Seascape

On a deserted stretch of beach, a middle-aged couple relaxes after a picnic lunch and converse idly about home, family, and their life together. She sketches; he naps. Then, suddenly, they are joined by two sea creatures, a pair of lizards from the depths of the ocean, with whom they engage in a fascinating dialogue. The emotional and intellectual reverberations of this bizarre conversation will linger in the heart and the mind long after the curtain falls–or the last page is turned.

Edward Albee says, “Seascape wonders whether we are an evolving species or perhaps a devolving one. Two lizards; two humans.”

Albee, Edward. Introduction. The Collected Plays of Edward Albee. Vol. 2. New York: Overlook Duckworth, 2005. 9.

Type: Full Length Play

Acts: Two

First Performance: 26 January 1975, Shubert Theatre, New York

Awards: Pulitzer Prize for Drama (Albee’s second Pulitzer Prize), 1975.

Nominations: Drama Desk Award Outstanding New Play, 1975. Tony Award for Best Play, 1975.

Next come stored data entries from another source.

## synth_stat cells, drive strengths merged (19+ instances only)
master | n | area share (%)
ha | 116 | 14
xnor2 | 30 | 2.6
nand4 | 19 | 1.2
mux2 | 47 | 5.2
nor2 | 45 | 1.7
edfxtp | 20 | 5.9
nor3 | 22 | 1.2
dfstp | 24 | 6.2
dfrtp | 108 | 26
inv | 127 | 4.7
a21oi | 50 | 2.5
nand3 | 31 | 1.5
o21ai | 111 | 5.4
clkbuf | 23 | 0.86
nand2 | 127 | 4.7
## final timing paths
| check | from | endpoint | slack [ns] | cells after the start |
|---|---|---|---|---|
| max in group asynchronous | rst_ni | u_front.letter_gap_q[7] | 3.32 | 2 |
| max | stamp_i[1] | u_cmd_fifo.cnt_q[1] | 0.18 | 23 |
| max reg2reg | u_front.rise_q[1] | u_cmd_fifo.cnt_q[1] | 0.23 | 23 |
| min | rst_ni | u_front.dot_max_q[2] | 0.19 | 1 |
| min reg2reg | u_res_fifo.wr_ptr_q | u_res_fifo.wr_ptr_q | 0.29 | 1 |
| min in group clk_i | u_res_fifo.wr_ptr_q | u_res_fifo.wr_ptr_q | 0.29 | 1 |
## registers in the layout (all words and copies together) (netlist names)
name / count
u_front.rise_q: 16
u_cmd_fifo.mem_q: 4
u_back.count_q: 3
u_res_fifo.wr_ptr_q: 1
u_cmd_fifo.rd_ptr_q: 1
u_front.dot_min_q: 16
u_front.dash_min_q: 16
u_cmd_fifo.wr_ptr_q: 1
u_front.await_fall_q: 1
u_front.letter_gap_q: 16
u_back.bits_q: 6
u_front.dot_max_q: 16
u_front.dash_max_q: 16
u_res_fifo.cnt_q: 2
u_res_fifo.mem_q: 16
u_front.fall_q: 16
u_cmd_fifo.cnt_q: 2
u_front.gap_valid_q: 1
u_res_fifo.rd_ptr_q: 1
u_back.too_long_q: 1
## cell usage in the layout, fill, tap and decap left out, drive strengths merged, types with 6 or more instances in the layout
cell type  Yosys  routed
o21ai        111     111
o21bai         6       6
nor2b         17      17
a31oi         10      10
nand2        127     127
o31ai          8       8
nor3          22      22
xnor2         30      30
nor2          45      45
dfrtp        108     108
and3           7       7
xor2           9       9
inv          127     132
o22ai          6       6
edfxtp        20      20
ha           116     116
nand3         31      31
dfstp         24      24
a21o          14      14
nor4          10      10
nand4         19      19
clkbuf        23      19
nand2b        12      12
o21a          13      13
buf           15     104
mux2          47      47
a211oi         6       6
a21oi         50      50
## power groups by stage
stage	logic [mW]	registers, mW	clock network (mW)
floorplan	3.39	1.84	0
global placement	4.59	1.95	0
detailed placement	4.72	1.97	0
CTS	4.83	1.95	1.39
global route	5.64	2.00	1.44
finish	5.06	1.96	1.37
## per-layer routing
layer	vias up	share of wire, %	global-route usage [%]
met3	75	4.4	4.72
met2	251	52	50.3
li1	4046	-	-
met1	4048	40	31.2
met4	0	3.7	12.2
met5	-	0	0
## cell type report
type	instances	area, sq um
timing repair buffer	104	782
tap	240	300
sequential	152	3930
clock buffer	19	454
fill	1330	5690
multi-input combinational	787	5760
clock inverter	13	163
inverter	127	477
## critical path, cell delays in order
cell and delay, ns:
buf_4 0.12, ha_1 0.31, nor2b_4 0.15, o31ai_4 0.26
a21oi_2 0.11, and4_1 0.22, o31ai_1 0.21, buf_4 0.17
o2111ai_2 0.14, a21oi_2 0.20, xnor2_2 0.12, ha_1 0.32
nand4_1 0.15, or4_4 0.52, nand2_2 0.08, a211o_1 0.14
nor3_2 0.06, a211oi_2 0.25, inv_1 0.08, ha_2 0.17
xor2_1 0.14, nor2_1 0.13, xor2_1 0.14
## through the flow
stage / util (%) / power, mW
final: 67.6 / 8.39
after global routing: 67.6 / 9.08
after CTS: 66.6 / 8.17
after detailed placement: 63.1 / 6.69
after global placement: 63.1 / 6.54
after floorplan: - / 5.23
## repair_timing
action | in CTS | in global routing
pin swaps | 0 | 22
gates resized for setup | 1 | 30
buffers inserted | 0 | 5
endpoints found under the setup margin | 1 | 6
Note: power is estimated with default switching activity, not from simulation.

Plot Summary and Critical Analysis by Sarah Stryker

Plot Summary

The first act of Seascape opens on a beach where a pleasant and ordinary retired couple, Nancy and Charlie, are in the midst of a pleasant and ordinary picnic. Nancy is painting, Charlie resting, as they discuss their plans for the future. They disagree about how they would like to spend the rest of their lives. Nancy wants to “go from beach to beach . . . [like] . . . seaside nomads,” [1] seeing everything from Rio de Janeiro to “what’s-her-name’s—Martha’s—vineyard.” [2] Stolid Charlie, however, does not share his wife’s adventurous spirit; he is simply “happy . . . doing . . . nothing” [3]. He feels that after a life of diligent work and successful parenting, they have “earned a little rest.” [4] As they grapple with the question of change, two enormous sea lizards appear. Nancy’s and Charlie’s responses to the situation are as different as their retirement plans. Charlie panics, concluding that he and Nancy must have died from eating spoiled liver paste and that the lizards are simply a hallucination. Nancy, however, is full of delight and wonder, exclaiming “Charlie! They’re magnificent!” [5]. The act ends with Nancy and Charlie curled up on the ground in a submission pose, smiling meekly at the lizards.

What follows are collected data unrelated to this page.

==> src/rtl/core/serp_round.sv <==
// One pipeline stage: a forward or inverse round, chosen per transaction.
module serp_round #(
	parameter int STAGE = 0
) (
	input  logic           clk,
	input  logic           arst_n,
	input  logic           adv,
	input  logic           vld_in,
	input  logic           cmd_in,
	input  serp_pkg::blk_t dat_in,
	input  serp_pkg::blk_t k_enc,
	input  serp_pkg::blk_t k_dec,
	output logic           vld_out,
	output logic           cmd_out,
	output serp_pkg::blk_t dat_out
);
	import serp_pkg::*;

	localparam int DEC_RND = ROUNDS - 1 - STAGE;

	blk_t enc_y;
	blk_t dec_y;
	logic vld_s1;
	logic cmd_s1;
	blk_t dat_s1;

	// encrypt: S-box, linear transform (not in the last round), then next round key
	always_comb begin
		enc_y = sbox_fwd(3'(STAGE), dat_in);
		if (STAGE < ROUNDS - 1) begin
			enc_y = lin_fwd(enc_y);
		end
		enc_y = enc_y ^ k_enc;
	end

	// decrypt: inverse transform (not for the last round), inverse S-box, then round key
	always_comb begin
		dec_y = dat_in;
		if (DEC_RND < ROUNDS - 1) begin
			dec_y = lin_inv(dec_y);
		end
		dec_y = sbox_inv(3'(DEC_RND), dec_y) ^ k_dec;
	end

	always_ff @(posedge clk or negedge arst_n) begin
		if (!arst_n) begin
			vld_s1 <= 1'b0;
		end else if (adv) begin
			vld_s1 <= vld_in;
		end
	end

	always_ff @(posedge clk) begin
		if (adv) begin
			cmd_s1 <= cmd_in;
			dat_s1 <= (cmd_in == CMD_DEC) ? dec_y : enc_y;
		end
	end

	assign vld_out = vld_s1;
	assign cmd_out = cmd_s1;
	assign dat_out = dat_s1;

endmodule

The second act begins with Leslie and Sarah, the two sea lizards, discussing the odd and suspicious creatures crouching at their feet. Leslie approaches Charlie and greets him in English, and after some coaxing from Nancy (“Speak to it, Charlie! Answer it!” [6]) Charlie responds. The two couples begin to explore one another: what they eat, what they fear, and how they reproduce. Sarah and Leslie are shocked to discover that their human acquaintances produce only one offspring every nine months. Leslie asks, “What if they’re washed away, or eaten? How do you . . . perpetuate?” [7] Nancy answers that they keep their young near them “ . . . ’till they’re all grown up and ready for the world” [8] because they love them. But Leslie and Sarah are not familiar with emotions, so Charlie tries to explain love using the lizards’ relationship. But all goes awry when Leslie gets defensive about his coupling habits. To diffuse the situation, Nancy jokes that the dispute doesn’t matter because according to Charlie, he and she are dead, which means Leslie and Sarah don’t exist. [9] This upsets Charlie and offends Leslie, but then a plane passes overhead and frightens the lizards. Charlie and Nancy explain planes, technology, and tools to Leslie and Sarah. Charlie asks the lizards why they came up to the beach in the first place, and Sarah answers that they “had a sense of not belonging [in the sea] anymore,” [10] that after a life of breeding and eating and staying alive, they had outgrown the world in which they lived. Nancy explains that this is evolution at work, and Charlie agrees: “it’s called flux. And it’s always going on; right now, to all of us.” [11] Sarah wonders if these changes occur for the better. Charlie says ‘progress’ is a set of assumptions, but Nancy protests that progress makes them more interesting at least, giving them tools, art, and awareness of death. Charlie agrees that these traits are what separate them from the “brute beast[s]” [12] who only eat, breed, and stay alive. Charlie illustrates for Sarah what her life would be like if Leslie were to disappear permanently, and she confronts for the first time the idea of loss and death. This realization is too much for the lizards and they decide to return to the sea, but Nancy pleads with them to stay, saying “you’ll have to come back . . . sooner or later.” [13] She and Charlie offer to help the lizards along the first part of their evolutionary journey, and Leslie says, “All right . . . begin.”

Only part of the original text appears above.